Com Gyokeres a continuar a dar à equipa muito mais do que esta lhe dá a ele, o Sporting isolou-se no primeiro lugar do campeonato. O que quer dizer que, mesmo considerando todos os erros e contradições do nosso jogo, não há melhor em Portugal, o que diz muito sobre os restantes competidores. Se bem que este Sporting me parece que persiste em resolver individualmente aquilo que competiria ao colectivo fazer. Não deixa de ser estranho quando se tem no plantel gente com a qualidade de Diomande, Inácio, Nuno Santos, Morita, Pote, Gyokeres ou Edwards e se dá ao luxo de deixar no banco de início três jogadores que custaram cada um mais de 10 milhões de euros (Paulinho por 70%, Trincão por 50% e Fresneda pela totalidade dos direitos económicos, considerando comissão e objectivos). Há que jogar mais. E melhor, com lealdade, sem as fitas e encenações tão comuns nos jogos em Portugal.
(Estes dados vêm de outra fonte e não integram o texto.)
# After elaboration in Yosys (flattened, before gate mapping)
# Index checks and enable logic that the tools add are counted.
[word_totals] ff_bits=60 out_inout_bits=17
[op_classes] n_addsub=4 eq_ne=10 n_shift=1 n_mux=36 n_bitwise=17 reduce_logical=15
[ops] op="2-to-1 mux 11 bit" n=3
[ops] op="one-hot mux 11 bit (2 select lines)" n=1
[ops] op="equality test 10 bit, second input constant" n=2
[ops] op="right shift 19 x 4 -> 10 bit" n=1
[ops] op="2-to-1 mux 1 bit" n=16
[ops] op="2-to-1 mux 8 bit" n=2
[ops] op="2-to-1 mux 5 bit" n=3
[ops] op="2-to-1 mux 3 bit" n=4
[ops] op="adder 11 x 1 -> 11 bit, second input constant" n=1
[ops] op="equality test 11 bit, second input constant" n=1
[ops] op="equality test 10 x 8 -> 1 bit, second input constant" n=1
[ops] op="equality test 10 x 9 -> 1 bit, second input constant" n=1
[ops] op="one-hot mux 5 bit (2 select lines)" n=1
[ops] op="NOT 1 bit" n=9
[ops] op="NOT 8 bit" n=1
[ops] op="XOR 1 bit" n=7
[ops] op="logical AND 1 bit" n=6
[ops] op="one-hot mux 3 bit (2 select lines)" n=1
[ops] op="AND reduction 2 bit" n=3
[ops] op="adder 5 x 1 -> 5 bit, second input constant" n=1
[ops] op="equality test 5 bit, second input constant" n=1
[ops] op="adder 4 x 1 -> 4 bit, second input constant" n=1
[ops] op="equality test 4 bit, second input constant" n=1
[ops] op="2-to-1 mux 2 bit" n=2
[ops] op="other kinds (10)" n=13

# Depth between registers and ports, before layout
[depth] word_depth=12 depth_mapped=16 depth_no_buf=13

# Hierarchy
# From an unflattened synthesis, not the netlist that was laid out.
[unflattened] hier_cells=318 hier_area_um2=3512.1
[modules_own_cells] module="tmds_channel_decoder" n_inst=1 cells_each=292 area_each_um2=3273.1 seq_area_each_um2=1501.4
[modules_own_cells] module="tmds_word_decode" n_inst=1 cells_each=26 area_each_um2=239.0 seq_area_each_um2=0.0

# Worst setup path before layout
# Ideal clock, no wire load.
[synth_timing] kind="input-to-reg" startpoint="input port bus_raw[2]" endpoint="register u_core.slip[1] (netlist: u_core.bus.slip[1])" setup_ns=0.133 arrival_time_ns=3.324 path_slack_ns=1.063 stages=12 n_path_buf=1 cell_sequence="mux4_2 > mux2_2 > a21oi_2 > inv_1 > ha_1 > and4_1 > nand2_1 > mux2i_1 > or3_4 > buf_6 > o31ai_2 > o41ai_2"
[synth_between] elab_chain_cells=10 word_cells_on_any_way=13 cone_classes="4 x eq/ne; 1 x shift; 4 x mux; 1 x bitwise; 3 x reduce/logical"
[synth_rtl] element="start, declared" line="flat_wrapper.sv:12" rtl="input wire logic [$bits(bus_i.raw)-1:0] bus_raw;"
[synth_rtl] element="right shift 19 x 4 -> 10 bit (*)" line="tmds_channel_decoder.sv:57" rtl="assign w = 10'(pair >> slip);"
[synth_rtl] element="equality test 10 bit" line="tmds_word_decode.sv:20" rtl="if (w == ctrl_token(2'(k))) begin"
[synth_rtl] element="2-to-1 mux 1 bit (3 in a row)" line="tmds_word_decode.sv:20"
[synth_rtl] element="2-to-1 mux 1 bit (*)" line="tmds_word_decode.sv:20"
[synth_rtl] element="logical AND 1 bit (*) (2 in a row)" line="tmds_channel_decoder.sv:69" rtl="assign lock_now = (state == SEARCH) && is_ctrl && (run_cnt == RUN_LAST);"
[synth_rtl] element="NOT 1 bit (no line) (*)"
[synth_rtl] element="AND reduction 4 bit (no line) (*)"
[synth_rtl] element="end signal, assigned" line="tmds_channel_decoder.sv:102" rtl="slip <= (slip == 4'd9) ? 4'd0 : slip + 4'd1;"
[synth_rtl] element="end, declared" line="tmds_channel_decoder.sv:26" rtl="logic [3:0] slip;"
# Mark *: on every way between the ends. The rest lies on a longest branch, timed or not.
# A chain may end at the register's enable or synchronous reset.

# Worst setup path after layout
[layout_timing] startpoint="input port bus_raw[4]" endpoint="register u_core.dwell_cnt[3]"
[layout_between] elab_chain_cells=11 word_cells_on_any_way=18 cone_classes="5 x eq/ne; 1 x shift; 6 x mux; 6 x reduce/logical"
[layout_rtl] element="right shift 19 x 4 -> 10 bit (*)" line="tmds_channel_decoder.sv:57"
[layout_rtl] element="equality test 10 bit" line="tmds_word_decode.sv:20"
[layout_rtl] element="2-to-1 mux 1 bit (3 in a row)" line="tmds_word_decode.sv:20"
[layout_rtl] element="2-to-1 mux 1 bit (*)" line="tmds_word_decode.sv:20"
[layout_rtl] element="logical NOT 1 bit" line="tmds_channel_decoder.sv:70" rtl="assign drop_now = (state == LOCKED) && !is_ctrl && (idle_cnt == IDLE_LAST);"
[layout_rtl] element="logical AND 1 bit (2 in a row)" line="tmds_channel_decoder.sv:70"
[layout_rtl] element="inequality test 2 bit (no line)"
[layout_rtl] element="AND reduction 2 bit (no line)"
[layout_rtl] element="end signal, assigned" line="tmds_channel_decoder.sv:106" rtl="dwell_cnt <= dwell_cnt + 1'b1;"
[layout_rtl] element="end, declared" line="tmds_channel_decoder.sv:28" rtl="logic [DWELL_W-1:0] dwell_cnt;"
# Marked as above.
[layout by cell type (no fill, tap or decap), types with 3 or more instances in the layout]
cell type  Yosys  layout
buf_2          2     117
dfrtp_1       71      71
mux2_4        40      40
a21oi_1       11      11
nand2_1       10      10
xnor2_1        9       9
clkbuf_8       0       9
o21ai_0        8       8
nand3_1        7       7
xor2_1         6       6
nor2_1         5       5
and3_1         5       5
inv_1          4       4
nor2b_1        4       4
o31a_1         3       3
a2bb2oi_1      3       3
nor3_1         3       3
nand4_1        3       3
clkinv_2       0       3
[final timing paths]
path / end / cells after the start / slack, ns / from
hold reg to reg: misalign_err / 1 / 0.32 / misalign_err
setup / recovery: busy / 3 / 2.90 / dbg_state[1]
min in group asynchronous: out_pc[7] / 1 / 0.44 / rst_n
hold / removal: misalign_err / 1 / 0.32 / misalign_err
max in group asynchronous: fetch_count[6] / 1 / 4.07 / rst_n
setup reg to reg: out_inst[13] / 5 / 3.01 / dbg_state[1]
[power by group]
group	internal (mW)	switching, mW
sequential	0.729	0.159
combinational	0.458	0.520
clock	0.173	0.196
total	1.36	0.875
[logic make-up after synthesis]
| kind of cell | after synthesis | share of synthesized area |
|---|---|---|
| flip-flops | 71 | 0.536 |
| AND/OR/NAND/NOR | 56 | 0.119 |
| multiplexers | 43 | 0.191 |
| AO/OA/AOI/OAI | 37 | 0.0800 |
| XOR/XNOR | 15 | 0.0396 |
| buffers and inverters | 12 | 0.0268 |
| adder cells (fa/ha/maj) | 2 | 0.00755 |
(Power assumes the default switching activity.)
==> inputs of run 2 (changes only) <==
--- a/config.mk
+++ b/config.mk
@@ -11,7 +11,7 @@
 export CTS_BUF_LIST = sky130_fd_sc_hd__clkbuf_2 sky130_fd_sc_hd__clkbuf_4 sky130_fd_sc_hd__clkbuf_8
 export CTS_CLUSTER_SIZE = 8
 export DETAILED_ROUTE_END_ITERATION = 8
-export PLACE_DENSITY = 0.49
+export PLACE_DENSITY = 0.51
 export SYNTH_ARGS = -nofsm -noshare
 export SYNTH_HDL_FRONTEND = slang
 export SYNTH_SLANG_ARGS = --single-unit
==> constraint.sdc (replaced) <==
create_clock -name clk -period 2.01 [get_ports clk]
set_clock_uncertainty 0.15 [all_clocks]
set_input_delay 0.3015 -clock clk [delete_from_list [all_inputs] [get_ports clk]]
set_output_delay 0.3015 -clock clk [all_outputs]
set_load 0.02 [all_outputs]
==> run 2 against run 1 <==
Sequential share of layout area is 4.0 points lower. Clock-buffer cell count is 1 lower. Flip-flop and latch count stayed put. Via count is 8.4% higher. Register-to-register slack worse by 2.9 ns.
Ponham os olhos em Gyokeres, e aproveitem algo da sua passagem por cá que não tenha só a ver com o seu (alto) rendimento. (O sueco, na sua ética profissional, assemelha-se mais a um jogador de rugby do que a um futebolista.)

 

Tenor "Tudo ao molho...": Gyokeres. Menções honrosas para Pote (mais um golo de grande inteligência), Diomande e Inácio.